Using the cdf function with a given value returns the probability of getting that value. Thus, to get the version 1 required signal, we took the probability associated with 5 sigma (1 - 1/3.5e6), and used the inverse of the cdf function- the ppf function. This gave the signal value required to get a 5 sigma significance.
For version 2, the probability associated with 5 sigma is different because the distribution is scaled by the number of pixels (10,000). So in the ppf function we must now divide the probability of 5 sigma by the number of pixels.
The difference in brightness ends up being pretty small compared to the number of pixels (difference in brightness of 3 compared to 10,000 pixels). This makes sense because the distributions don't get any wider, they just get scaled vertically, so while the actual readings climb in volume massively, the rare readings are still very rare compared to the width of the distribution. If you continue to change the trials factor by more orders of magnitude, the 5-sigma sensitivity threshold will change, but likely only on the order of one order of magnitude (unless you introduce many more trials). As an example of much higher trial factors (numbers of pixels), there are some examples below.
X = 1.7
prob5sigma = 1 - stats.norm.cdf(5, loc = 0, scale = 1)
n1 = 20000
n2 = 100000
n3 = 1000000
n4 = 10000000
det_n1 = stats.norm.ppf(1 - prob5sigma / n1, loc = 0, scale = X)

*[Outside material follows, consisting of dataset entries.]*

`src/rtl/upcoin_sha_pkg.sv`:
```
// Shared constants and round primitives for the uPcoin SHA-256 stream core.
package upcoin_sha_pkg;

    typedef logic [1:0] sha_state_t;

    localparam sha_state_t StIdle  = 2'd0;
    localparam sha_state_t StRound = 2'd1;
    localparam sha_state_t StFinal = 2'd2;
    localparam sha_state_t StOut   = 2'd3;

    localparam logic [255:0] SHA256_IV = {
        32'h6a09e667, 32'hbb67ae85, 32'h3c6ef372, 32'ha54ff53a,
        32'h510e527f, 32'h9b05688c, 32'h1f83d9ab, 32'h5be0cd19
    };

    localparam logic [31:0] SHA256_K [64] = '{
        32'h428a2f98, 32'h71374491, 32'hb5c0fbcf, 32'he9b5dba5,
        32'h3956c25b, 32'h59f111f1, 32'h923f82a4, 32'hab1c5ed5,
        32'hd807aa98, 32'h12835b01, 32'h243185be, 32'h550c7dc3,
        32'h72be5d74, 32'h80deb1fe, 32'h9bdc06a7, 32'hc19bf174,
        32'he49b69c1, 32'hefbe4786, 32'h0fc19dc6, 32'h240ca1cc,
        32'h2de92c6f, 32'h4a7484aa, 32'h5cb0a9dc, 32'h76f988da,
        32'h983e5152, 32'ha831c66d, 32'hb00327c8, 32'hbf597fc7,
        32'hc6e00bf3, 32'hd5a79147, 32'h06ca6351, 32'h14292967,
        32'h27b70a85, 32'h2e1b2138, 32'h4d2c6dfc, 32'h53380d13,
        32'h650a7354, 32'h766a0abb, 32'h81c2c92e, 32'h92722c85,
        32'ha2bfe8a1, 32'ha81a664b, 32'hc24b8b70, 32'hc76c51a3,
        32'hd192e819, 32'hd6990624, 32'hf40e3585, 32'h106aa070,
        32'h19a4c116, 32'h1e376c08, 32'h2748774c, 32'h34b0bcb5,
        32'h391c0cb3, 32'h4ed8aa4a, 32'h5b9cca4f, 32'h682e6ff3,
        32'h748f82ee, 32'h78a5636f, 32'h84c87814, 32'h8cc70208,
        32'h90befffa, 32'ha4506ceb, 32'hbef9a3f7, 32'hc67178f2
    };

    function automatic logic [31:0] rotr(input logic [31:0] x, input int unsigned n);
        return (x >> n) | (x << (32 - n));
    endfunction

    function automatic logic [31:0] ch(input logic [31:0] x, y, z);
        return (x & y) ^ (~x & z);
    endfunction

    function automatic logic [31:0] maj(input logic [31:0] x, y, z);
        return (x & y) ^ (x & z) ^ (y & z);
    endfunction

    function automatic logic [31:0] big_sigma0(input logic [31:0] x);
        return rotr(x, 2) ^ rotr(x, 13) ^ rotr(x, 22);
    endfunction

    function automatic logic [31:0] big_sigma1(input logic [31:0] x);
        return rotr(x, 6) ^ rotr(x, 11) ^ rotr(x, 25);
    endfunction

    function automatic logic [31:0] small_sigma0(input logic [31:0] x);
        return rotr(x, 7) ^ rotr(x, 18) ^ (x >> 3);
    endfunction

    function automatic logic [31:0] small_sigma1(input logic [31:0] x);
        return rotr(x, 17) ^ rotr(x, 19) ^ (x >> 10);
    endfunction

endpackage

```
`src/rtl/sha256_round.sv`:
```
// One combinational SHA-256 compression round; working variables packed a (MSB) .. h (LSB).
module sha256_round
    import upcoin_sha_pkg::*;
(
    input  logic [255:0] state_i,
    input  logic [31:0]  w_i,
    input  logic [31:0]  k_i,
    output logic [255:0] state_o
);

    logic [31:0] a, b, c, d, e, f, g, h;
    logic [31:0] t1, t2;

    assign {a, b, c, d, e, f, g, h} = state_i;

    assign t1 = h + big_sigma1(e) + ch(e, f, g) + k_i + w_i;
    assign t2 = big_sigma0(a) + maj(a, b, c);

    assign state_o = {t1 + t2, a, b, c, d + t1, e, f, g};

endmodule

```
`src/rtl/sha256_stream_core.sv`:
```
// SHA-256 block engine: chains H across framed blocks, R rounds per clock, registered digest out.
module sha256_stream_core
    import upcoin_sha_pkg::*;
#(
    parameter int unsigned ROUNDS_PER_CYCLE = 1,
    parameter bit          MIDSTATE_EN      = 1'b0
) (
    input  logic         clk,
    input  logic         reset_n,
    input  logic         blk_valid,
    output logic         blk_ready,
    input  logic [511:0] blk_data,
    input  logic         blk_first,
    input  logic         blk_last,
    input  logic         iv_sel,
    input  logic [255:0] iv_in,
    output logic         digest_valid,
    input  logic         digest_ready,
    output logic [255:0] digest,
    output logic         busy
);

    localparam int         R     = int'(ROUNDS_PER_CYCLE);
    localparam logic [5:0] TLast = 6'(64 - R);

    if (!(R == 1 || R == 2 || R == 4)) begin : g_bad_rounds
        $error("ROUNDS_PER_CYCLE must be 1, 2 or 4");
    end

    sha_state_t         state_q, state_d;
    logic [5:0]         t_q, t_d;
    logic [15:0][31:0]  w_q, w_d;
    logic [255:0]       v_q, v_d;
    logic [255:0]       h_q, h_d;
    logic [255:0]       digest_q, digest_d;
    logic               last_q, last_d;

    // wx[0..15] is the live window; wx[16..] are the R words appended this cycle.
    logic [31:0] wx [16 + R];

    always_comb begin
        for (int i = 0; i < 16; i++) begin
            wx[i] = w_q[i];
        end
        for (int i = 16; i < 16 + R; i++) begin
            wx[i] = small_sigma1(wx[i - 2]) + wx[i - 7] + small_sigma0(wx[i - 15]) + wx[i - 16];
        end
    end

    for (genvar r = 0; r < R; r++) begin : g_round
        logic [255:0] st_in, st_out;
        if (r == 0) begin : g_head
            assign st_in = v_q;
        end else begin : g_link
            assign st_in = g_round[r - 1].st_out;
        end
        sha256_round u_round (
            .state_i (st_in),
            .w_i     (wx[r]),
            .k_i     (SHA256_K[t_q + 6'(r)]),
            .state_o (st_out)
        );
    end

    always_comb begin
        state_d  = state_q;
        t_d      = t_q;
        w_d      = w_q;
        v_d      = v_q;
        h_d      = h_q;
        last_d   = last_q;
        digest_d = digest_q;
        case (state_q)
            StIdle: begin
                if (blk_valid) begin
                    if (blk_first) begin
                        h_d = (MIDSTATE_EN && iv_sel) ? iv_in : SHA256_IV;
                    end
                    v_d = h_d;
                    for (int i = 0; i < 16; i++) begin
                        w_d[i] = blk_data[511 - 32 * i -: 32];
                    end
                    last_d  = blk_last;
                    t_d     = '0;
                    state_d = StRound;
                end
            end
            StRound: begin
                v_d = g_round[R - 1].st_out;
                for (int i = 0; i < 16; i++) begin
                    w_d[i] = wx[i + R];
                end
                t_d = t_q + 6'(R);
                if (t_q == TLast) begin
                    state_d = StFinal;
                end
            end
            StFinal: begin
                for (int i = 0; i < 8; i++) begin
                    h_d[32 * i +: 32] = h_q[32 * i +: 32] + v_q[32 * i +: 32];
                end
                if (last_q) begin
                    digest_d = h_d;
                    state_d  = StOut;
                end else begin
                    state_d = StIdle;
                end
            end
            StOut: begin
                if (digest_ready) begin
                    state_d = StIdle;
                end
            end
            default: state_d = StIdle;
        endcase
    end

    always_ff @(posedge clk or negedge reset_n) begin
        if (!reset_n) begin
            state_q  <= StIdle;
            t_q      <= '0;
            w_q      <= '0;
            v_q      <= '0;
            h_q      <= SHA256_IV;
            digest_q <= '0;
            last_q   <= 1'b0;
        end else begin
            state_q  <= state_d;
            t_q      <= t_d;
            w_q      <= w_d;
            v_q      <= v_d;
            h_q      <= h_d;
            digest_q <= digest_d;
            last_q   <= last_d;
        end
    end

    assign blk_ready    = (state_q == StIdle);
    assign digest_valid = (state_q == StOut);
    assign busy         = (state_q != StIdle);
    assign digest       = digest_q;

endmodule

```
$ cat config.mk
export PLATFORM = sky130hd
export DESIGN_NAME = mem_1r1w_arbiter
export DESIGN_NICKNAME = d
export VERILOG_FILES = /design/src/rtl/mem_1r1w_arbiter.sv
export SDC_FILE = /design/constraint.sdc
export NUM_CORES = 1
export LEC_CHECK = 0
export CAP_MARGIN = 20
export CORE_AREA = 2 2 160 162
export DETAILED_ROUTE_END_ITERATION = 7
export DIE_AREA = 0 0 162 164
export PLACE_DENSITY_LB_ADDON = 0.15
export RECOVER_POWER = 25
export SLEW_MARGIN = 20
export SYNTH_ARGS = -nofsm -noshare
export SYNTH_HDL_FRONTEND = slang
export SYNTH_SLANG_ARGS = --single-unit
$ cat constraint.sdc
create_clock -name clock -period 1.6 [get_ports clock]
set_input_delay 0.24 -clock clock [delete_from_list [all_inputs] [get_ports clock]]
set_output_delay 0.24 -clock clock [all_outputs]
set_load 0.02 [all_outputs]
$ cat src/rtl/mem_1r1w_arbiter.sv
// rtl/mem_1r1w_arbiter.sv - two-client arbiter with zero-fill for a 1R1W read-first registered-read macro
module mem_1r1w_arbiter #(
  parameter int ADDR_W = 5,
  parameter int DATA_W = 64
) (
  input  logic              clock,
  input  logic              reset,

  input  logic              c0_req_valid,
  output logic              c0_req_ready,
  input  logic              c0_req_write,
  input  logic [ADDR_W-1:0] c0_req_addr,
  input  logic [DATA_W-1:0] c0_req_wdata,
  output logic              c0_resp_valid,
  output logic [DATA_W-1:0] c0_resp_data,

  input  logic              c1_req_valid,
  output logic              c1_req_ready,
  input  logic              c1_req_write,
  input  logic [ADDR_W-1:0] c1_req_addr,
  input  logic [DATA_W-1:0] c1_req_wdata,
  output logic              c1_resp_valid,
  output logic [DATA_W-1:0] c1_resp_data,

  output logic [ADDR_W-1:0] mem_raddr,
  input  logic [DATA_W-1:0] mem_rdata,
  output logic              mem_wen,
  output logic [ADDR_W-1:0] mem_waddr,
  output logic [DATA_W-1:0] mem_wdata,

  output logic              init_done
);

  localparam logic [ADDR_W-1:0] LAST_ADDR = {ADDR_W{1'b1}};

  typedef enum logic {
    INIT = 1'b0,
    RUN  = 1'b1
  } state_t;

  state_t            state_q, state_d;
  logic [ADDR_W-1:0] fill_cnt_q, fill_cnt_d;
  logic              rd_pri_q, rd_pri_d;
  logic              wr_pri_q, wr_pri_d;
  logic              pend_valid_q, pend_valid_d;
  logic              pend_id_q, pend_id_d;

  logic rd_req0, rd_req1, wr_req0, wr_req1;
  logic rd_gnt0, rd_gnt1, wr_gnt0, wr_gnt1;

  always_ff @(posedge clock or negedge reset) begin
    if (!reset) begin
      state_q      <= INIT;
      fill_cnt_q   <= '0;
      rd_pri_q     <= 1'b0;
      wr_pri_q     <= 1'b0;
      pend_valid_q <= 1'b0;
      pend_id_q    <= 1'b0;
    end else begin
      state_q      <= state_d;
      fill_cnt_q   <= fill_cnt_d;
      rd_pri_q     <= rd_pri_d;
      wr_pri_q     <= wr_pri_d;
      pend_valid_q <= pend_valid_d;
      pend_id_q    <= pend_id_d;
    end
  end

  // Read and write ports are arbitrated independently; a priority bit of 1 favours client 1.
  always_comb begin
    rd_req0 = c0_req_valid & ~c0_req_write;
    rd_req1 = c1_req_valid & ~c1_req_write;
    wr_req0 = c0_req_valid &  c0_req_write;
    wr_req1 = c1_req_valid &  c1_req_write;

    rd_gnt0 = 1'b0;
    rd_gnt1 = 1'b0;
    wr_gnt0 = 1'b0;
    wr_gnt1 = 1'b0;
    if (state_q == RUN) begin
      rd_gnt0 = rd_req0 & (~rd_req1 | ~rd_pri_q);
      rd_gnt1 = rd_req1 & (~rd_req0 |  rd_pri_q);
      wr_gnt0 = wr_req0 & (~wr_req1 | ~wr_pri_q);
      wr_gnt1 = wr_req1 & (~wr_req0 |  wr_pri_q);
    end
  end

  always_comb begin
    state_d      = state_q;
    fill_cnt_d   = fill_cnt_q;
    rd_pri_d     = rd_pri_q;
    wr_pri_d     = wr_pri_q;
    pend_valid_d = 1'b0;
    pend_id_d    = pend_id_q;

    mem_raddr    = '0;
    mem_wen      = 1'b0;
    mem_waddr    = '0;
    mem_wdata    = '0;

    unique case (state_q)
      INIT: begin
        mem_wen    = 1'b1;
        mem_waddr  = fill_cnt_q;
        fill_cnt_d = fill_cnt_q + 1'b1;
        if (fill_cnt_q == LAST_ADDR) begin
          state_d = RUN;
        end
      end

      RUN: begin
        // On contention the winner hands priority to the loser.
        if (rd_req0 && rd_req1) begin
          rd_pri_d = ~rd_pri_q;
        end
        if (wr_req0 && wr_req1) begin
          wr_pri_d = ~wr_pri_q;
        end

        if (rd_gnt0) begin
          mem_raddr = c0_req_addr;
        end else if (rd_gnt1) begin
          mem_raddr = c1_req_addr;
        end
        pend_valid_d = rd_gnt0 | rd_gnt1;
        if (rd_gnt0 | rd_gnt1) begin
          pend_id_d = rd_gnt1;
        end

        if (wr_gnt0) begin
          mem_wen   = 1'b1;
          mem_waddr = c0_req_addr;
          mem_wdata = c0_req_wdata;
        end else if (wr_gnt1) begin
          mem_wen   = 1'b1;
          mem_waddr = c1_req_addr;
          mem_wdata = c1_req_wdata;
        end
      end

      default: begin
        state_d = INIT;
      end
    endcase
  end

  always_comb begin
    c0_req_ready  = rd_gnt0 | wr_gnt0;
    c1_req_ready  = rd_gnt1 | wr_gnt1;
    c0_resp_valid = pend_valid_q & ~pend_id_q;
    c1_resp_valid = pend_valid_q &  pend_id_q;
    c0_resp_data  = c0_resp_valid ? mem_rdata : '0;
    c1_resp_data  = c1_resp_valid ? mem_rdata : '0;
    init_done     = (state_q == RUN);
  end

endmodule

==> results.txt, run 1 <==
Setup Skew - 0.0003648 ns
Cell taking the most area after synthesis - a22o_1
Clk Latency, worst-skew pair - 0.24 ns
Post-synthesis sequential area ratio - 11.58%
Max VDD drop - 368.1 uV
Placed insts - 1045
Switching share of power - 38.13%
Startpoint Class - flop
Nets - 973
Gpl congestion - 0.9194
Fin Hold WS - 0.4065 ns
CP Max Fanout - 13
Yosys reg bits - 10
Most common cell after layout, fill and taps aside - clkdlybuf4s50_1
FF-to-FF setup slack - 0.04 ns
Final period util - 123.4%
Gr ovfl total - 0
Pre-CTS setup slack - -0.9951 ns
Final worst path period need - 1.975 ns
Post-synth EDFFs - 0
Initial Util - 8.706%
Die ar. - 0.02657 mm^2
Sequential share of power - 7.8%
Die Width - 162 um
Maximum buffer depth of the clock tree - 2
Total core area - 0.02482 mm^2
Vias in the first global route - 4537
Leading cell types in the layout, fill and taps excluded - 202 x clkdlybuf4s50_1, 156 x buf_6, 64 x and2_4, 64 x buf_2, 62 x and3_1
I/O Pins - 416
Slew @ Worst Pin - 0.4896 ns
Finished Layout Cells - 1093
Max cap viols - 0
HPWL after detailed placement - 13570 um
Met3 Use GR - 3.434%
Unrepaired setup endpoints after global routing - true
Most used routing layer - met2
Final ANT Viol Nets - 0
DR WL/cell - 17.03 um
Total Negative Setup Slacks - -28.50 ns
First-pass DRT Iterations - 4
First-pass GRT wire length - 25940 um
Primary FF master, synth - dfrtp_1
CTS buffer count - 3
WS Path Type - reg2out
Clock power frac - 11.9%
Syn_nets - 504
TritonCTS Sinks - 10
Drt initial violations - 142
Top post-synthesis cells by area - a22o_1 28%, and2_1 19%, and3_1 19%
P_int - 2.570 mW
Residual DRC - 0
R2r startpoint - fill_cnt_q[0]
IO buf count - 415
Comb pwr share - 80.3%
Largest net degree at the start of global routing - 37
Syn_area_per_cell - 7.350 um^2
Final Max Tran Viols - 0
Pleak - 3.914 nW
Final Setup Violations - 140
WL final - 18610 um
Synth top area share - 27.97%
Power per cell area - 517.7 mW/mm^2
H-tree depth - 1
Tightest Hold Check Type - in2async
Status - complete, but fails checks
P_sw - 1.584 mW
Layout cells sized above 1 - 51.71%
FMAX - 506.3 MHz
Drt via density - 3.968
GR Util met1 - 12.49%
Syn-to-layout area delta - 271.3%
Cell Area, Placed - 0.007137 mm^2
Cts hold-fix bufs - 0
Clock slew at reported path FFs - 0.04 ns
Cell count after synthesis - 294
Die Span Y - 164 um
GRT Util Overall - 12.44%
Via count - 4337
Rows - 58
Initial antenna violation count - 1
CTS root buf - clkbuf_16
Worst reg2reg path endpoint - fill_cnt_q[4]
Crit path arrival time - 1.74 ns
Hold Violations, Final - 0
YS warnings - 0
Netlist cell types - 26
Async set or reset register ratio after synthesis - 100.0%
CP required - 1.36 ns
Cell area after layout - 0.008023 mm^2
Max_slew headroom - 67.25%
Failing checks - negative setup slack
TritonCTS clock tree - done
Crit. End Element - output pin
R2R depth - 5
Setup ws final - -0.3751 ns
Cell Area, Synth - 0.002161 mm^2
Grt met2 use - 25.26%
==> power groups by stage <==
stage / combinational [mW] / sequential [mW] / clock, mW
finish: 3.33 / 0.325 / 0.495
detailed placement: 2.76 / 0.325 / 0
global placement: 2.76 / 0.328 / 0
global route: 3.51 / 0.328 / 0.523
floorplan: 1.13 / 0.308 / 0
CTS: 3.18 / 0.325 / 0.507
==> through the flow <==
| stage | power [mW] | util [%] |
|---|---|---|
| after floorplan | 1.440 | - |
| after global placement | 3.090 | 28.76 |
| after detailed placement | 3.084 | 28.76 |
| after CTS | 4.016 | 31.29 |
| after global routing | 4.359 | 32.33 |
| final | 4.154 | 32.33 |
==> cell families after synthesis <==
logic type	synth area share, %
xor+xnor	2.027
flops	11.58
simple gates	42.85
buf+inv	7.759
mux	1.042
compound gates	33.58
fa+ha+maj	1.158
==> worst max-delay path by stage <==
stage | start | cells past startpoint | to
after floorplan | init_done | 4 | mem_wdata[10]
after global placement | c1_req_write | 7 | mem_wdata[29]
after detailed placement | c1_req_write | 7 | mem_wdata[29]
after CTS | init_done | 7 | mem_waddr[0]
after global routing | wr_pri_q | 6 | mem_wdata[49]
final | init_done | 7 | mem_waddr[0]
==> state kept, by name (all words and copies together) (netlist names) <==
register	count
rd_pri_q	1
pend_id_q	1
wr_pri_q	1
pend_valid_q	1
fill_cnt_q	5
init_done	1
==> what timing repair did <==
item                       4_1_cts  5_1_grt
hold endpoints to repair         0        0
setup endpoints to repair      208      156
cloned                          14        1
pin swaps                       30       59
gates resized for setup       1140      104
setup buffers                   25       12
==> per-layer routing <==
| layer | share of wire (%) | vias to the layer above |
|---|---|---|
| li1 | - | 2039 |
| met2 | 54 | 282 |
| met4 | 1.9 | 0 |
| met3 | 9.7 | 18 |
| met1 | 34 | 1998 |
| met5 | 0 | - |
==> area by class of cell <==
class,count,area [um^2]
fill,2636,16800
timing repair buffer,501,5160
multi-input combinational,243,2090
tap,330,412.9
sequential,10,254.0
clock buffer,4,88.84
inverter,4,15.01
antenna,1,2.502
==> cell usage after synthesis (all sizes together) (2+ instances only) <==
cell type,count
and3,65
mux2,2
nand3,3
nor2b,6
dfrtp,10
a21oi,4
buf,9
and2,65
nand2,6
a221o,5
ha,2
clkbuf,28
xnor2,4
nor2,3
a311oi,2
or2,2
inv,4
a22o,69
==> worst max-delay path: stages, from the launching register on <==
cell and delay, ns:
dfrtp_2 0.42, buf_6 0.14, nand3_4 0.09, a31oi_4 0.04, buf_12 0.17, buf_12 0.14, a221o_1 0.34, buf_2 0.16
Note: power is estimated with default switching activity, not from simulation.
==> run 2, diff against run 1 <==
--- a/config.mk
+++ b/config.mk
@@ -9,6 +9,7 @@
 export CORE_AREA = 2 2 160 162
 export DETAILED_ROUTE_END_ITERATION = 7
 export DIE_AREA = 0 0 162 164
+export GPL_TIMING_DRIVEN = 1
 export PLACE_DENSITY_LB_ADDON = 0.15
 export RECOVER_POWER = 25
 export SLEW_MARGIN = 20
==> results of run 2 <==
The final DEF is identical to that of run 1; final timing and power are the same.
==> RTL edit (flow settings as in run 2) <==
The parameter `ADDR_W` goes from 5 to 4.
--- a/src/rtl/mem_1r1w_arbiter.sv
+++ b/src/rtl/mem_1r1w_arbiter.sv
@@ -1,6 +1,6 @@
 // rtl/mem_1r1w_arbiter.sv - two-client arbiter with zero-fill for a 1R1W read-first registered-read macro
 module mem_1r1w_arbiter #(
-  parameter int ADDR_W = 5,
+  parameter int ADDR_W = 4,
   parameter int DATA_W = 64
 ) (
   input  logic              clock,
Ports: changed (resized c0_req_addr, c1_req_addr, mem_raddr and mem_waddr); port bits go from 416 to 412. The function was not compared with the original's and may differ.
==> RTL edit against run 2 <==
- the run still ends with negative setup slack left
- sequential cell count shrank 1
- setup slack improved by 0.019 ns
- area after synthesis is the same
- fmax is 0.96% higher
- final area increased by 6.3%
- total power rose by 6.0%
- wire length rose by 9.4%
==> RTL edit: results (changes against run 2) <==
The flow ran to the end, but the final reports show violations. For the power attributed to the clock group, the log shows 439 uW (-11%). The run gives 6870 um^2 (-3.8%) as the placed cell area. The count of filler cells inserted in the layout is 2476 (-6.1%).

For the power spent charging and discharging nets, the log shows 1.67 mW (+5.5%). The tools report the arrival time at the worst endpoint as 1.72 ns (-0.02 ns). The number of port buffers is 411 (-0.96%), and the combinational gate power is 3.66 mW (+9.9%).

The wire length reported by the detailed router came out at 20.4 mm (+9.4%). The final worst-path setup slack was -0.356 ns (+0.0188 ns); the number of setup violations in the final report was 177 (+26%). The tools report the placer congestion estimate as 0.846 (-8.0%). The run gives -27.91 ns (+0.586 ns) as the final sum of negative setup slack. The run gives 971 (-0.21%) as the number of nets in the layout. The DRC marker count from the first detailed-route iteration is 155 (+9.2%), and the number of placed cells counting well taps is 1035 (-0.96%). Critical path's largest stage delay: 0.39 ns (-0.03 ns). The checks that failed: negative setup slack. Worst clock skew: 0.00111 ns (+0.000744 ns). The post-layout utilization of the core is 34.4% (+2.0 points). By area the synthesized netlist is led by sky130_fd_sc_hd__a22o_1 (26%), sky130_fd_sc_hd__and2_1 (20%), sky130_fd_sc_hd__and3_1 (19%).

The share of synthesized area occupied by flip-flops and latches came out at 10.4% (-1.2 points). The leakage power figure came out at 3.86 nW (-1.4%). The worst setup slack before clock tree synthesis is -0.931 ns (+0.0639 ns).

For the maximum ir drop on the vdd rail, the log shows 0.358 mV (-2.6%). By count the netlist is led by sky130_fd_sc_hd__and2_1 (68), sky130_fd_sc_hd__and3_1 (65), sky130_fd_sc_hd__a22o_1 (64). The first-pass GRT wire length was 25.7 mm (-0.77%).

The max-slew headroom at the worst pin came out at 71.5% (+4.3 points). The flip-flop count of the largest register, all copies and words added was 4 (-1); the maximum number of pins on one net before global-route repair was 30 (-19%). The per-cell via count in the routed design was 3.95 (-0.57%).
## RTL edit: cell count changes after synthesis, sizes merged, moves of 3 or more
| cell | delta |
|---|---|
| a21oi | -3 |
| a22o | -5 |
| and2 | +3 |
| buf | +5 |
| clkbuf | -4 |
| inv | -3 |
## RTL edit: layout make-up
cell class                      instances  area share (%)
Antenna cell                            2          0.0587
Clock buffer                            4           0.924
Inverter                                1          0.0440
Multi-Input combinational cell        249            26.1
Sequential cell                         9            2.69
Tap cell                              330            4.84
Timing Repair Buffer                  500            65.3
## RTL edit: cells by family after synthesis
logic type,after synthesis,share of synthesized area (%)
flops,9,10.4
buf+inv,39,8.45
mux,1,0.521
simple gates,165,46.8
compound gates,77,31.2
xor+xnor,5,2.03
fa+ha+maj,1,0.579
## RTL edit: repair_timing
item / 4_1_cts / 5_1_grt
hold endpoints to repair: 0 / 0
pin swaps: 42 / 55
gates resized for setup: 1083 / 300
endpoints found under the setup margin: 205 / 185
buffers inserted: 20 / 18
gates cloned: 10 / 15
## RTL edit: final timing paths
check                         startpoint       endpoint  slack, ns  cells after the start
max in group asynchronous          reset      pend_id_q       0.89                      1
min in group clock         fill_cnt_q[3]  fill_cnt_q[3]       0.51                      1
hold / removal                     reset  fill_cnt_q[0]       0.39                      1
hold reg to reg            fill_cnt_q[3]  fill_cnt_q[3]       0.51                      1
setup / recovery                wr_pri_q   mem_waddr[3]      -0.36                      7
setup reg to reg               init_done       rd_pri_q       0.31                      5
## RTL edit: layer usage
layer	routed length, um	track usage, %	vias up
li1	-	-	2045
met1	7500	13.9	2047
met2	11300	24.3	218
met3	1410	2.83	10
met4	153	1.57	0
met5	0	0	-
## RTL edit: critical path: cells and delay by family, from the launching register on
kind / cells / cell delay (ns)
buf+inv: 5 / 0.68
compound gates: 2 / 0.41
flops: 1 / 0.39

print("The required value for 5 sigma in " + str(n1) + " trial factors is " + str(round(det_n1, 2)) + ".")
det_n2 = stats.norm.ppf(1 - prob5sigma / n2, loc = 0, scale = X)
print("The required value for 5 sigma in " + str(n2) + " trial factors is " + str(round(det_n2, 2)) + ".")
det_n3 = stats.norm.ppf(1 - prob5sigma / n3, loc = 0, scale = X)
print("The required value for 5 sigma in " + str(n3) + " trial factors is " + str(round(det_n3, 2)) + ".")
det_n4 = stats.norm.ppf(1 - prob5sigma / n4, loc = 0, scale = X)
print("The required value for 5 sigma in " + str(n4) + " trial factors is " + str(round(det_n4, 2)) + ".")
The required value for 5 sigma in 20000 trial factors is 11.31. The required value for 5 sigma in 100000 trial factors is 11.71. The required value for 5 sigma in 1000000 trial factors is 12.25. The required value for 5 sigma in 10000000 trial factors is 12.77.